Fünf Manager eines Mining-Dienstes für Filecoin sehen sich einem rechtlichen Verfahren vor dem Volksgericht von Pingan County in China gegenüber. Ihnen wird vorgeworfen, Millionen von Dollar auf Kosten der Investoren veruntreut zu haben, was zu ihrem finanziellen Ruin führte.

Öffentliche Anhörung hat stattgefunden

Am 14. August berichteten lokale Medien, dass eine öffentliche Anhörung vor Gericht stattgefunden hat, bei der ein Fall behandelt wurde, der möglicherweise ein wegweisendes Präzedenzurteil in China im Hinblick auf die Verfolgung und Regulierung von Kryptobetrug schaffen könnte.

Die Klage bezieht sich auf Vorwürfe gegen die Führungskräfte von Shenzhen Space-Time Cloud Technology, denen vorgeworfen wird, ein Schneeballsystem aufgebaut zu haben, das etwa 100 Millionen Dollar eingebracht und Investoren geschädigt hat.

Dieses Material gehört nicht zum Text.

Source: an optimization exercise on an open RTL-to-GDS flow (aim: small area). Production flows keep margins and buffers that such runs may drop. Function was checked by simulation only, so behaviour that the tests miss may differ from the original. Power figures rest on the tool's default switching activity, not on a simulated workload.

**flow/config.mk**
```make
export PLATFORM = sky130hd
export DESIGN_NAME = posfb_top
export DESIGN_NICKNAME = posfb_top
export VERILOG_FILES = /design/flow/design.v
export SDC_FILE = /design/flow/constraint.sdc
export NUM_CORES = 4
export LEC_CHECK = 0
export CAP_MARGIN = 20
export CORE_MARGIN = 2
export CORE_UTILIZATION = 60
export PLACE_DENSITY = 0.7
export SLEW_MARGIN = 20
```
**flow/constraint.sdc**
```tcl
create_clock -name core_clock -period 9.0 [get_ports {clk}]
set_input_delay 1.8000 -clock core_clock [delete_from_list [all_inputs] [get_ports {clk}]]
set_output_delay 1.8000 -clock core_clock [all_outputs]
set_load 0.01 [all_outputs]
```
This is an optimization exercise on Yosys and OpenROAD, whose aim is small area, not a production implementation.
The RTL was checked by simulation tests, not by an equivalence proof against the original design.
Power figures rest on the tool's default switching activity, not on a simulated workload.

## wire_guard
module wire_guard (
    input  wire        clk,
    input  wire        rst_n,
    input  wire        cmd_valid,
    output wire        cmd_ready,
    input  wire        cmd_op,         
    input  wire [3:0]  cmd_chan,
    input  wire [15:0] cmd_cur,        
    input  wire [3:0]  cmd_csa,        
    input  wire [15:0] cmd_kcoef,      
    input  wire [9:0]  cmd_tau,        
    input  wire [10:0] cmd_dtmax,      
    input  wire [6:0]  cmd_winit,      
    input  wire        cmd_init,       
    output wire        res_valid,
    output wire [3:0]  res_chan,
    output wire [35:0] res_theta,
    output wire        res_latch
);
==> flow/config.mk <==
export PLATFORM = sky130hd
export DESIGN_NAME = wire_guard
export DESIGN_NICKNAME = wire_guard
export VERILOG_FILES = /design/flow/design.v
export SDC_FILE = /design/flow/constraint.sdc
export NUM_CORES = 4
export LEC_CHECK = 0
export CAP_MARGIN = 20
export CORE_MARGIN = 2
export CORE_UTILIZATION = 40
export PLACE_DENSITY = 0.6
export SLEW_MARGIN = 20
==> flow/constraint.sdc <==
create_clock -name core_clock -period 35.0 [get_ports {clk}]
set_input_delay 7.0000 -clock core_clock [delete_from_list [all_inputs] [get_ports {clk}]]
set_output_delay 7.0000 -clock core_clock [all_outputs]
set_load 0.01 [all_outputs]
standard.sh (not shown) runs the stock make flow with config.mk's settings and CLKGATE_MAP_FILE= SYNTH_SCRIPT=/design/flow/synth_recipe.tcl, a recipe that flattens the netlist after the stock synthesis.
==> flow/flow/run.sh <==
#!/bin/bash
set -euo pipefail
bash standard.sh \
  "CTS_ARGS=-sink_clustering_enable -repair_clock_nets -dont_use_dummy_load -buf_list sky130_fd_sc_hd__clkbuf_4" \
  "BUFFER_PORTS_ARGS=-buffer_cell sky130_fd_sc_hd__buf_1" \
  finish > flow_make.log 2>&1
Edit:
==> flow/run.sh (new file) <==
#!/bin/bash
# synth_recipe.tcl (not shown) runs the flow's synth.tcl, then flattens the netlist and writes it again
# the make line also repeats each setting of config.mk as NAME=value (left out here)
make -C /OpenROAD-flow-scripts/flow DESIGN_CONFIG=/design/flow/config.mk WORK_HOME=/design/flow/orfs CLKGATE_MAP_FILE= SYNTH_SCRIPT=/design/flow/synth_recipe.tcl finish
removed: flow/flow/run.sh
removed: flow/standard.sh
=> Setup slack got worse by 0.75 ns; synthesized cell count does not change; clock skew is lower by 0.12 ns; synthesized area stays the same; flip-flop and latch count stays the same; wire length decreases by 1.9%; total power climbs by about 11%; non-clock buffer count does not change.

Laut dem Bericht haben die Angeklagten, nämlich Lai Mouhang und Lai Moujun, das Unternehmen im Jahr 2018 gegründet. In den folgenden Jahren stellten sie weitere Führungskräfte ein und erweiterten die Geschäftstätigkeiten, um Investitionsmöglichkeiten im Zusammenhang mit dem Belohnungssystem und dem Geschäftsmodell von Filecoin zu fördern.

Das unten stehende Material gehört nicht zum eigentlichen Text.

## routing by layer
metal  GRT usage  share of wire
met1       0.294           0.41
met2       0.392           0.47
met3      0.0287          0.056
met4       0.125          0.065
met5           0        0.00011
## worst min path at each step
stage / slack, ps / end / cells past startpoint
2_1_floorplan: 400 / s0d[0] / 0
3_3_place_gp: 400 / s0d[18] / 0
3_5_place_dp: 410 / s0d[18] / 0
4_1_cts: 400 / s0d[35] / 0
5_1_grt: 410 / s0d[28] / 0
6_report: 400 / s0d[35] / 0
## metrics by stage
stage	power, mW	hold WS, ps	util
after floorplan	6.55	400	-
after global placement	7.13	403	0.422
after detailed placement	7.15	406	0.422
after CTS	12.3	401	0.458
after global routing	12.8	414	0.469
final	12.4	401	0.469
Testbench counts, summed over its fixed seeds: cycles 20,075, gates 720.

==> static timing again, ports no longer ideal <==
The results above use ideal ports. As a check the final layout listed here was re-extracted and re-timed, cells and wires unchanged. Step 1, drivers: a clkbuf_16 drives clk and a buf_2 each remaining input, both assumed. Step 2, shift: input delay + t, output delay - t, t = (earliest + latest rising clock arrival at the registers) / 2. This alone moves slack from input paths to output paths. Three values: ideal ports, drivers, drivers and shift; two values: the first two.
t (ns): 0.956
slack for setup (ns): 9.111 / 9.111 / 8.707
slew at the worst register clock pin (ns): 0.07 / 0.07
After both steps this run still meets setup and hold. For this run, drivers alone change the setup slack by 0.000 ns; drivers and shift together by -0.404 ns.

Übertriebene Gewinnprognosen

Die Ankläger behaupten, dass die Verdächtigen übertriebene Gewinnprognosen präsentiert haben, um Teilnehmer für Investitionen in ihr gemeinsames Filecoin-Mining-Unternehmen zu gewinnen. Die Klage besagt, dass die Verdächtigen Speicherserver verkauft und hohe Erträge in einer Pyramidestruktur versprochen haben.

Laut den Anklägern hat das Unternehmen mehr als 100 Millionen Dollar von über 57.000 Benutzern erhalten. Die Ankläger behaupten, dass die Führungskräfte die wirtschaftliche Ordnung gestört haben, indem sie betrügerische Praktiken angewendet haben, um Teilnehmer zu täuschen.

In derselben Zeitperiode geht die chinesische Polizei energisch gegen Kryptowährungen und künstliche Intelligenz für Deepfakes vor. Am 10. August gaben die chinesischen Behörden bekannt, dass 79 Fälle von Betrug mit Deepfake-KI aufgedeckt wurden, bei denen 515 Personen verhaftet wurden. Gleichzeitig wurden 21 Personen wegen des Verdachts auf Beteiligung an einem 54 Millionen Dollar schweren Geldwäsche-Programm im Zusammenhang mit Tether festgenommen.